It is then that we burned these huts.... Everyone is crying, begging and
praying that we don't separate them and take their husbands and fathers,
sons and grandfathers. The women wail and moan.
Then they watch in terror as we burn their homes, personal possessions
and food. Yes, we burn all rice and shoot all livestock."
The massacre at My Lai by a company of ordinary soldiers was a small
event compared with the plans of high-level military and civilian
leaders to visit massive destruction on the civilian population of
Vietnam. Assistant Secretary of Defense John McNaughton in early 1966,
seeing that large-scale bombing of North Vietnam villages was not
producing the desired result, suggested a different strategy. The air
strikes on villages, he said, would "create a counterproductive wave of
revulsion abroad and at home." He suggested instead:
Destruction of locks and dams, however-if handled right-might...
offer promise. It should be studied. Such destruction doesn't kill or
drown people. By shallow-flooding the rice, it leads after a time to
widespread starvation (more than a million?) unless food is
provided-which we could offer to do "at the conference table."...

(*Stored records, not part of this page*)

## src/rtl/mem_sum_pkg.sv

```systemverilog
// mem_sum_pkg: shared types and default widths for the mem_sum_engine slice.
//   sum_state_t : engine FSM states (S_WRITE is only reachable when the
//                 SUM_WRITEBACK_EN macro is defined)
//   *_DEF       : default data/address/count widths
package mem_sum_pkg;

    localparam int DATA_W_DEF = 32;
    localparam int ADDR_W_DEF = 32;
    localparam int CNT_W_DEF  = 8;

    typedef enum logic [1:0] {
        S_IDLE  = 2'd0,
        S_READ  = 2'd1,
        S_WRITE = 2'd2,
        S_DONE  = 2'd3
    } sum_state_t;

endpackage

```

## src/rtl/mem_sum_engine_if.sv

```systemverilog
// mem_sum_engine_if: memory-side bus between the summing engine and the data
// memory.
//   mem_addr  : word address
//   mem_read  : read enable
//   mem_write : write enable
//   mem_wdata : write data
//   mem_rdata : read data, combinational from the memory for mem_addr
// Modports: master (engine side), slave (memory side).
interface mem_sum_engine_if #(
    parameter int ADDR_W = 32,
    parameter int DATA_W = 32
);
    logic [ADDR_W-1:0] mem_addr;
    logic              mem_read;
    logic              mem_write;
    logic [DATA_W-1:0] mem_wdata;
    logic [DATA_W-1:0] mem_rdata;

    modport master (
        output mem_addr, mem_read, mem_write, mem_wdata,
        input  mem_rdata
    );

    modport slave (
        input  mem_addr, mem_read, mem_write, mem_wdata,
        output mem_rdata
    );
endinterface

```

## src/rtl/mem_sum_engine_sum_acc.sv

```systemverilog
// sum_acc: running-sum register with sticky carry-out.
//   clk, rst : clock, synchronous active-low reset
//   clr      : zero sum and overflow (wins over en)
//   en       : add din into the sum this edge
//   din      : addend
//   sum      : registered running sum, modulo 2^DATA_W
//   overflow : sticky, set by any carry-out since the last clear
module sum_acc #(
    parameter int DATA_W = 32
) (
    input  logic              clk,
    input  logic              rst,
    input  logic              clr,
    input  logic              en,
    input  logic [DATA_W-1:0] din,
    output logic [DATA_W-1:0] sum,
    output logic              overflow
);
    // One extra bit on the adder to capture the carry-out.
    logic [DATA_W:0] add;

    assign add = {1'b0, sum} + {1'b0, din};

    always_ff @(posedge clk) begin
        if (!rst) begin
            sum      <= '0;
            overflow <= 1'b0;
        end else if (clr) begin
            sum      <= '0;
            overflow <= 1'b0;
        end else if (en) begin
            sum      <= add[DATA_W-1:0];
            overflow <= overflow | add[DATA_W];
        end
    end
endmodule

```

## src/rtl/mem_sum_engine.sv

```systemverilog
// mem_sum_engine: reads `count` consecutive words from base_addr, one per
// clock, and returns their sum with a one-cycle done pulse.
//   clk, rst  : clock, synchronous active-low reset
//   start     : run request, only looked at while idle
//   base_addr : first word address (latched on accepted start)
//   count     : number of words (latched on accepted start)
//   busy      : high outside IDLE
//   done      : one-cycle completion pulse
//   sum       : result, held until the next accepted start
//   overflow  : sticky carry-out of the accumulation
//   mem       : memory bus (master side)
// Optional feature macro SUM_WRITEBACK_EN: after the last read, write the sum
// to RESULT_ADDR for one cycle before signalling done. Without it mem_write
// and mem_wdata are held at 0.
module mem_sum_engine
    import mem_sum_pkg::*;
#(
    parameter int                DATA_W      = DATA_W_DEF,
    parameter int                ADDR_W      = ADDR_W_DEF,
    parameter int                CNT_W       = CNT_W_DEF,
    parameter logic [ADDR_W-1:0] RESULT_ADDR = ADDR_W'(1010)
) (
    input  logic                 clk,
    input  logic                 rst,
    input  logic                 start,
    input  logic [ADDR_W-1:0]    base_addr,
    input  logic [CNT_W-1:0]     count,
    output logic                 busy,
    output logic                 done,
    output logic [DATA_W-1:0]    sum,
    output logic                 overflow,
    mem_sum_engine_if.master     mem
);
    sum_state_t        state, state_nx;
    logic [ADDR_W-1:0] base_q;
    logic [CNT_W-1:0]  cnt_q;
    logic [CNT_W-1:0]  idx;
    logic              acc_clr, acc_en, last_rd, accept;

    assign accept  = (state == S_IDLE) && start;
    // READ is only entered with cnt_q != 0, so cnt_q-1 never underflows there.
    assign last_rd = (idx == cnt_q - CNT_W'(1));

    always_ff @(posedge clk) begin
        if (!rst) state <= S_IDLE;
        else      state <= state_nx;
    end

    always_ff @(posedge clk) begin
        if (!rst) begin
            base_q <= '0;
            cnt_q  <= '0;
            idx    <= '0;
        end else if (accept) begin
            base_q <= base_addr;
            cnt_q  <= count;
            idx    <= '0;
        end else if (state == S_READ) begin
            idx <= idx + CNT_W'(1);
        end
    end

    always_comb begin
        state_nx = state;
        acc_clr  = 1'b0;
        acc_en   = 1'b0;
        case (state)
            S_IDLE: begin
                if (start) begin
                    acc_clr  = 1'b1;
                    state_nx = (count == '0) ? S_DONE : S_READ;
                end
            end
            S_READ: begin
                acc_en = 1'b1;
                if (last_rd) begin
`ifdef SUM_WRITEBACK_EN
                    state_nx = S_WRITE;
`else
                    state_nx = S_DONE;
`endif
                end
            end
`ifdef SUM_WRITEBACK_EN
            S_WRITE: state_nx = S_DONE;
`endif
            S_DONE:  state_nx = S_IDLE;
            default: state_nx = S_IDLE;
        endcase
    end

    sum_acc #(.DATA_W(DATA_W)) u_acc (
        .clk      (clk),
        .rst      (rst),
        .clr      (acc_clr),
        .en       (acc_en),
        .din      (mem.mem_rdata),
        .sum      (sum),
        .overflow (overflow)
    );

    assign busy = (state != S_IDLE);
    assign done = (state == S_DONE);

    // Bus outputs decode state and registers only; the read address wraps
    // naturally at 2^ADDR_W.
    always_comb begin
        mem.mem_addr  = '0;
        mem.mem_read  = 1'b0;
        mem.mem_write = 1'b0;
        mem.mem_wdata = '0;
        if (state == S_READ) begin
            mem.mem_addr = base_q + ADDR_W'(idx);
            mem.mem_read = 1'b1;
        end
`ifdef SUM_WRITEBACK_EN
        if (state == S_WRITE) begin
            mem.mem_addr  = RESULT_ADDR;
            mem.mem_write = 1'b1;
            mem.mem_wdata = sum;
        end
`endif
    end
endmodule

```

## src/flat_wrapper.sv

```systemverilog
// flat-port wrapper written by rule: the top's interface ports become plain ports
module mem_sum_engine_flat import mem_sum_pkg::*;
#(
    parameter int                DATA_W      = DATA_W_DEF,
    parameter int                ADDR_W      = ADDR_W_DEF,
    parameter int                CNT_W       = CNT_W_DEF,
    parameter logic [ADDR_W-1:0] RESULT_ADDR = ADDR_W'(1010)
)
  (clk, rst, start, base_addr, count, busy, done, sum, overflow, mem_mem_addr, mem_mem_read, mem_mem_write, mem_mem_wdata, mem_mem_rdata);
  mem_sum_engine_if #(.ADDR_W(ADDR_W), .DATA_W(DATA_W)) mem_i ();
  input  logic clk;
  input  logic rst;
  input  logic start;
  input  logic [ADDR_W-1:0] base_addr;
  input  logic [CNT_W-1:0] count;
  output logic busy;
  output logic done;
  output logic [DATA_W-1:0] sum;
  output logic overflow;
  output wire logic [$bits(mem_i.mem_addr)-1:0] mem_mem_addr;
  output wire logic [$bits(mem_i.mem_read)-1:0] mem_mem_read;
  output wire logic [$bits(mem_i.mem_write)-1:0] mem_mem_write;
  output wire logic [$bits(mem_i.mem_wdata)-1:0] mem_mem_wdata;
  input wire logic [$bits(mem_i.mem_rdata)-1:0] mem_mem_rdata;
  assign mem_mem_addr = mem_i.mem_addr;
  assign mem_mem_read = mem_i.mem_read;
  assign mem_mem_write = mem_i.mem_write;
  assign mem_mem_wdata = mem_i.mem_wdata;
  assign mem_i.mem_rdata = mem_mem_rdata;
  mem_sum_engine #(.DATA_W(DATA_W), .ADDR_W(ADDR_W), .CNT_W(CNT_W), .RESULT_ADDR(RESULT_ADDR)) u_core (.clk(clk), .rst(rst), .start(start), .base_addr(base_addr), .count(count), .busy(busy), .done(done), .sum(sum), .overflow(overflow), .mem(mem_i));
endmodule
```

## config.mk

```make
export PLATFORM = sky130hd
export DESIGN_NAME = mem_sum_engine_flat
export DESIGN_NICKNAME = d
export VERILOG_FILES = /design/src/rtl/mem_sum_pkg.sv /design/src/rtl/mem_sum_engine_if.sv /design/src/rtl/mem_sum_engine_sum_acc.sv /design/src/rtl/mem_sum_engine.sv /design/src/flat_wrapper.sv
export SDC_FILE = /design/constraint.sdc
export NUM_CORES = 1
export LEC_CHECK = 0
export ABC_AREA = 1
export CORE_MARGIN = 3
export CORE_UTILIZATION = 55
export CTS_BUF_LIST = sky130_fd_sc_hd__clkbuf_4 sky130_fd_sc_hd__clkbuf_8
export CTS_CLUSTER_SIZE = 16
export DETAILED_ROUTE_END_ITERATION = 8
export GPL_ROUTABILITY_DRIVEN = 0
export PLACE_DENSITY = 0.95
export SYNTH_ARGS = -nofsm -noshare
export SYNTH_HDL_FRONTEND = slang
export SYNTH_SLANG_ARGS = --single-unit
```

## constraint.sdc

```tcl
create_clock -name clk -period 4.55 [get_ports clk]
set_input_delay 0.91 -clock clk [delete_from_list [all_inputs] [get_ports clk]]
set_output_delay 0.91 -clock clk [all_outputs]
set_load 0.05 [all_outputs]
```

==> run_results.csv, run 1 <==
group,metric,value,unit
synthesis,async_flop_share,0,
synthesis,yosys_warnings,0,
worst_setup_path,crit_slowest_cell,"clkdlybuf4s50_1",
clocking,cts.clk_slew.worst_paths,0.09,ns
power_and_ir_drop,swShare,0.398,
worst_setup_path,worst_ep_required_time,3.64,ns
power_and_ir_drop,power_frac_clock,0.274,
route,route.detailed.wl_per_inst,13.0,um
global_routing,grt_max_degree,56,
worst_setup_path,crit_buf_inv,2,
cells_and_area,final_common_cell,"nand2_1",
floorplanning,dieArea,14500,um^2
synthesis,syn_inst,1236,
synthesis,synth_ff_type,"dfxtp_1",
synthesis,ys_ff_latch,83,
worst_setup_path,end_kind,"primary output",
sta,rsz0062_at_grt,"false",
sta,relSlewSlack,0.537,
sta,final.min_clock_period,4.28,ns
synthesis,synth_top_area_frac,0.230,
clocking,clk-insertion-delay-late,0.39,ns
route,drt-vias-per-instance,5.17,
sta,fin_crit_sh,0.940,
floorplanning,start_util,0.567,
global_routing,antenna_found_initial,0,
floorplanning,placementRows,41,
clocking,cts-root-buf,"clkbuf_8",
power_and_ir_drop,internal-power,1.40,mW
clocking,h-tree-depth,3,
worst_setup_path,cp_data_arrival_time,3.37,ns
sta,setup_ws,0.274,ns
global_routing,grt_overflow,0,
clocking,tritoncts,"built",
worst_setup_path,cp_top_family,"buffers and inverters",
cells_and_area,design_area,8870,um^2
placed_design,placed_cell_area,8630,um^2
global_routing,grt_usage,0.275,
sta,fin_worst_skew,0.0102,ns
clocking,cts_sinks,83,
floorplanning,core_area,12700,um^2
sta,finalHoldViolCount,0,
global_routing,grt_pass1_wl,32700,um
power_and_ir_drop,p_switching,928,uW
power_and_ir_drop,combPwrFrac,0.366,
route,routed_wl,20100,um
worst_setup_path,path_cells,"ha_1 > inv_1 > fa_1 > o21ai_1 > nand2_1 > nand2_1 > nand2_1 > nand2_4 > nand2_2 > nor2_2 > o21ai_1 > a21oi_1 > clkdlybuf4s50_1",
worst_setup_path,cp_slowest_stage_delay,0.82,ns
synthesis,avgSynthCellArea,5.84,um^2
route,drt_iter0_drc,581,
cells_and_area,layout-drive-gt1-share,0.0481,
route,drc,0,
power_and_ir_drop,ir_drop,0.000288,V
cells_and_area,fill_cells,1088,
route,dr_total_vias,7974,
min_path,hold_class,"register to register",
clocking,post_cts_buffers,0,
worst_setup_path,path_max_fanout,8,
cells_and_area,mostFrequentLayoutCells,"nand2_1 (337), nor2_1 (204), inv_1 (200)",
route,drt_first_pass_iters,5,
job,maxCapViolations,0,
cells_and_area,finalNonFillerCells,1543,
worst_setup_path,startpoint_type,"register",
placed_design,dp_hpwl,15600,um
cells_and_area,syn2layout_area_growth,23.0,%
placed_design,dp_slack,0.683,ns
outcome,status,"finished clean",
clocking,cts_inserted_buffers,9,
cells_and_area,utilization,0.698,
cells_and_area,nets,1485,
synthesis,netlist_top_cells_area,"dfxtp_1 (23%), nand2_1 (18%), nor2_1 (11%), inv_1 (10%), ha_1 (7.3%)",
sta,drv_slew,0,
power_and_ir_drop,p_leak,4.52,nW
synthesis,synth_cell_types,42,
synthesis,yosysTopAreaCell,"dfxtp_1",
floorplanning,die_h,121,um
power_and_ir_drop,powerDensity,262,nW/um^2
sta,timing.fmax,234,MHz
placed_design,dp.cells,1527,
worst_setup_path,critPathKind,"register to primary output",
synthesis,synth_edf_count,0,
floorplanning,die_width,121,um
global_routing,grt_pass1_vias,7442,
sta,tns,0,ns
clocking,clockBufferDepth,2,
sta,tightest_slew,0.694,ns
worst_setup_path,critPathMostFrequentCell,"nand2_1",
synthesis,synth_area,7210,um^2
floorplanning,io_pins,176,
power_and_ir_drop,seqPwrFrac,0.361,
sta,setup_viol,0,
placed_design,port_buffers,142,
route,ant_nets,0,
cells_and_area,n_antenna_cell,0,
synthesis,yosysSeqAreaShare,0.230,
sequential cells by signal, summed over array words and instances (netlist names):
name                   count
u_core.idx                 8
u_core.base_q             32
u_core.u_acc.overflow      1
u_core.u_acc.sum          32
u_core.cnt_q               8
u_core.state               2
kinds of logic after synthesis:
kind of cell / share of synthesized area
other: 0.000520
buffers and inverters: 0.158
DFF: 0.230
adders and majority gates: 0.0784
xor gates and xnor gates: 0.0340
AOI/OAI and AO/OA: 0.107
and+or+nand+nor: 0.391
repair_timing:
item	CTS	global route
setup endpoints to repair	0	3
gates resized for setup	0	3
hold buffers	0	0
stage by stage:
stage | power, mW | hold slack (ns)
floorplan | 1.47 | 0.445
global placement | 1.67 | 0.444
detailed placement | 1.69 | 0.452
CTS | 2.33 | 0.464
global route | 2.46 | 0.503
finish | 2.33 | 0.460
Yosys cell counts, types with 2 or more instances:
cell type and number:
nand2_1 337, nor2_1 204, inv_1 200, dfxtp_1 83, a21oi_1 64, o21ai_0 64, nand3_1 63, ha_1 42
buf_4 33, xor2_1 20, clkbuf_1 14, nand2_2 13, buf_2 10, nor3_1 10, xnor2_1 8, inv_2 7
nand4_1 7, o21ai_1 7, nor2_2 5, nor4_1 4, o21bai_1 4, a31oi_1 3, and2_1 3, nor3_2 3
nor4_2 3, fa_1 2, nand2_4 2, nor2_4 2, nor3b_2 2, o211ai_1 2, o21a_1 2, o21ai_2 2
or2_2 2
layout make-up:
type | instances | area (um^2) | share of cell area
clock buffer | 10 | 138 | 0.0155
clock inverter | 6 | 95.1 | 0.0107
inverter | 207 | 777 | 0.0876
multi-input combinational | 919 | 4530 | 0.510
sequential | 83 | 1660 | 0.187
tap | 172 | 215 | 0.0242
timing repair buffer | 146 | 1460 | 0.164
path summary, 6_finish.rpt:
path	start	endpoint	slack, ns	cells past startpoint
min reg2reg	u_core.u_acc.overflow	u_core.u_acc.overflow	0.46	2
min	u_core.u_acc.overflow	u_core.u_acc.overflow	0.46	2
max reg2reg	u_core.u_acc.sum[0]	u_core.u_acc.sum[24]	2.41	14
max	u_core.idx[0]	mem_mem_addr[24]	0.27	13
tightest hold or removal path: cells and delay by family (launching register included):
kind                   cells  cell delay [ns]
DFF                        1             0.32
buffers and inverters      1             0.05
AOI/OAI and AO/OA          1             0.05
power by group through the flow:
| stage | logic [mW] | registers (mW) | clock network, mW |
|---|---|---|---|
| 5_1_grt | 0.934 | 0.847 | 0.678 |
| 4_1_cts | 0.846 | 0.838 | 0.650 |
| 6_report | 0.852 | 0.840 | 0.637 |
| 2_1_floorplan | 0.559 | 0.910 | 0 |
| 3_5_place_dp | 0.839 | 0.855 | 0 |
| 3_3_place_gp | 0.820 | 0.852 | 0 |
routing by layer:
metal  global-route usage  routed length [um]  share of wire
met1                0.315                7980           0.40
met2                0.479                9790           0.49
met3               0.0650                1490          0.074
met4                0.137                 832          0.041
met5                    0                   0              0
Power figures use the tool's default switching activity.
==> run 2, diff against run 1 <==
Settings changed: ABC_AREA 1 to 0, CORE_UTILIZATION 55 to 54.
==> run 2 against run 1 <==
Largest power group is now sequential cells. Power shrank 13%. Count of clock-buffer cells in the layout unchanged. Non-clock buffer count is 4 higher. Largest cell class unchanged. Combinational power decreased by 22%. Sequential power decreased by 3.5%. Maximum frequency is 2.0% lower. Clock skew is 0.0038 ns higher. Flip-flop and latch count stayed put. Critical endpoint is now mem_mem_addr[23].
==> run_results.csv, run 2 <==
group,metric,value,unit
placed_design,port_buffers,142,
route,routed_wl,17200,um
clocking,tritoncts,"built",
synthesis,ys_ff_latch,83,
min_path,min_from,"u_core.u_acc.sum[7]",
synthesis,synth_top_area_frac,0.264,
min_path,hold_class,"register to register",
global_routing,grt_pass1_vias,5859,
global_routing,grt_pass1_wl,27700,um
global_routing,antenna_found_initial,0,
route,route.detailed.wl_per_inst,15.6,um
sta,tns,0,ns
floorplanning,dieArea,13000,um^2
power_and_ir_drop,p_leak,3.27,nW
floorplanning,start_util,0.566,
worst_setup_path,end_kind,"primary output",
clocking,cts_hold_repair.buffers,0,
clocking,cts.clk_slew.worst_paths,0.09,ns
worst_setup_path,timing.rr.start,"u_core.u_acc.sum[19]",
clocking,post_cts_buffers,0,
worst_setup_path,path_max_fanout,13,
clocking,cts_sinks,83,
clocking,cts.repair.resized,5,
min_path,min_delay_path_depth,2,
route,drt-vias-per-instance,5.90,
worst_setup_path,reg2reg_depth,8,
worst_setup_path,ff2ff_setup_slack,1.90,ns
worst_setup_path,r2r-end,"u_core.u_acc.sum[26]",
sta,timing.fmax,229,MHz
synthesis,syn_inst,840,
worst_setup_path,cp_data_arrival_time,3.46,ns
worst_setup_path,worst_ep_required_time,3.64,ns
sta,fin_crit_sh,0.959,
synthesis,avgSynthCellArea,7.50,um^2
clocking,clockBufferDepth,2,
synthesis,synth_ff_type,"dfxtp_1",
job,maxCapViolations,0,
synthesis,yosys_warnings,0,
floorplanning,die_width,114,um
sta,setup_viol,0,
power_and_ir_drop,powerDensity,259,nW/um^2
cells_and_area,layout-drive-gt1-share,0.0499,
cells_and_area,utilization,0.706,
synthesis,async_flop_share,0,
clocking,clk-insertion-delay-late,0.36,ns
floorplanning,core_area,11100,um^2
synthesis,yosysTopAreaCell,"dfxtp_1",
cells_and_area,final_common_cell,"nand2_1",
floorplanning,placementRows,38,
route,drt_first_pass_iters,5,
floorplanning,die_h,114,um
sta,relSlewSlack,0.506,
clocking,h-tree-depth,3,
clocking,cts-root-buf,"clkbuf_8",
sta,finalHoldViolCount,0,
synthesis,synth_area,6300,um^2
route,drc,0,
route,ant_nets,0,
power_and_ir_drop,ir_drop,0.000173,V
synthesis,synthTopCellsByCount,"nand2_1 (141), dfxtp_1 (83), a21oi_1 (62)",
sta,final.min_clock_period,4.37,ns
worst_setup_path,worstSetupStartpoint,"u_core.idx[1]",
cells_and_area,top_regs,"u_core.base_q: 32 flops, u_core.u_acc.sum: 32 flops",
sta,fin_worst_skew,0.0140,ns
clocking,cts_inserted_buffers,9,
synthesis,synth_edf_count,0,
cells_and_area,mostFrequentLayoutCells,"nand2_1 (141), clkdlybuf4s50_1 (126), dfxtp_1 (82)",
sta,tightest_slew,0.741,ns
global_routing,grt_max_degree,45,
worst_setup_path,critPathKind,"register to primary output",
min_path,holdPathEnd,"u_core.u_acc.sum[7]",
global_routing,grt_overflow,0,
synthesis,yosysSeqAreaShare,0.264,
route,drt_iter0_drc,593,
synthesis,netlist_top_cells_area,"dfxtp_1 (26%), nand2_1 (8.4%), ha_1 (8.3%), a21boi_0 (5.2%), a21oi_1 (4.9%)",
floorplanning,io_pins,176,
cells_and_area,nets,1076,
sta,drv_slew,0,
cells_and_area,syn2layout_area_growth,24.7,%
global_routing,grt_usage,0.256,
synthesis,yosysMostFrequentCell,"nand2_1",
route,dr_total_vias,6501,
synthesis,synth_cell_types,68,
worst_setup_path,startpoint_type,"register",
cells_and_area,n_antenna_cell,0,
power_and_ir_drop,power,2.04,mW
outcome,status,"finished clean",
placed_design,dp_hpwl,12900,um
-- run 2: cell count changes after synthesis, sizes merged, moves of 16 or more --
cell,delta
o21ai,-34
clkbuf,+20
a21boi,+44
nor2,-154
nand3,-25
inv,-189
and3,+16
nand2,-211
a21o,+22
-- run 2: worst max path at each step --
stage | to | slack, ns | depth (start not counted)
after floorplan | mem_mem_addr[22] | 0.56 | 11
after global placement | mem_mem_addr[13] | 0.42 | 9
after detailed placement | mem_mem_addr[13] | 0.34 | 9
after CTS | mem_mem_addr[13] | 0.05 | 9
after global routing | mem_mem_addr[23] | -0.02 | 9
final | mem_mem_addr[23] | 0.18 | 9
-- run 2: worst max-delay path, stage by stage (launching register included) --
cell and delay, ns:
dfxtp_1 0.46, ha_1 0.28, a21o_1 0.18, a21o_1 0.22, a2111oi_2 0.47, o21ai_2 0.27
nand3_1 0.20, xor2_1 0.11, nor2_1 0.10, clkdlybuf4s50_1 0.81
-- run 2: layer usage --
| layer | vias to the layer above | share of wire | GRT usage |
|---|---|---|---|
| met2 | 317 | 0.47 | 0.428 |
| met4 | 0 | 0.032 | 0.0926 |
| li1 | 3146 | - | - |
| met3 | 46 | 0.083 | 0.0515 |
| met5 | - | 0 | 0 |
| met1 | 2992 | 0.41 | 0.327 |
-- run 2: final cells by class --
type | instances | area (um^2)
fill | 881 | 3270
clock inverter | 5 | 63.8
tap | 140 | 175
timing repair buffer | 150 | 1470
inverter | 19 | 71.3
multi-input combinational | 694 | 4270
sequential | 83 | 1660
clock buffer | 10 | 138
-- run 2: logic make-up (layout without fill, tap and decap cells) --
| group | Yosys count | count (layout) | share of synthesized area |
|---|---|---|---|
| other cells | 1 | 33 | 0.000595 |
| simple gates | 343 | 343 | 0.262 |
| flops | 83 | 83 | 0.264 |
| compound gates | 225 | 225 | 0.236 |
| fa+ha+maj | 44 | 44 | 0.0898 |
| buf+inv | 95 | 184 | 0.0791 |
| mux | 4 | 4 | 0.00675 |
| xor+xnor | 45 | 45 | 0.0626 |
-- run 2: stage by stage --
step	hold slack (ns)	instances	setup WS [ns]	area (um^2)
2_1_floorplan	0.443	872	0.564	6420
4_1_cts	0.478	1101	0.0528	7830
6_report	0.473	1101	0.184	7850
3_5_place_dp	0.465	1086	0.335	7630
3_3_place_gp	0.454	1086	0.417	7630
5_1_grt	0.495	1101	-0.0182	7850
-- run 2: where the power goes --
group / internal [mW] / switching, mW / leakage, nW
Clock: 0.269 / 0.289 / 0.0985
Combinational: 0.246 / 0.421 / 2.49
Sequential: 0.769 / 0.0429 / 0.678
Total: 1.28 / 0.753 / 3.27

The heavy bombings were intended to destroy the will of ordinary
Vietnamese to resist, as in the bombings of German and Japanese
population centers in World War II-despite President Johnson's public
insistence that only "military targets" were being bombed. The
government was using language like "one more turn of the screw" to
describe bombing. The CIA at one point in 1966 recommended a
"bombing program of greater intensity," according to the Pentagon Papers,
directed against, in the ClA's words, "the will of the regime as a
Meanwhile, just across the border of Vietnam, in a neighboring country,
Laos, where a right-wing government installed by the CIA faced a
rebellion, one of the most beautiful areas in the world, the Plain of
Jars, was being destroyed by bombing. This was not reported by the
government or the press, but an American who lived in Laos, Fred
Branfman, told the story in his book Voices from the Plain of Jars:
Over 25,000 attack sorties were flown against the Plain of Jars from
May, 1964, through September, 1969; over 75,000 tons of bombs were
dropped on it; on the ground, thousands were killed and wounded, tens of
thousands driven underground, and the entire aboveground society leveled.
In September 1973, a former government official in Laos, Jerome
Doolittle, wrote in the New York Times:
"The Pentagon's most recent lies about bombing Cambodia bring back a
question that often occurred to me when I was press attaché at the
American Embassy in Vientiane, Laos.
Why did we bother to lie?
When I first arrived in Laos, I was instructed to answer all press
questions about our massive and merciless bombing campaign in that tiny
country with: "At the request of the Royal Laotian Government, the
United States is conducting unarmed reconnaissance flights accompanied
by armed escorts who have the right to return if fired upon."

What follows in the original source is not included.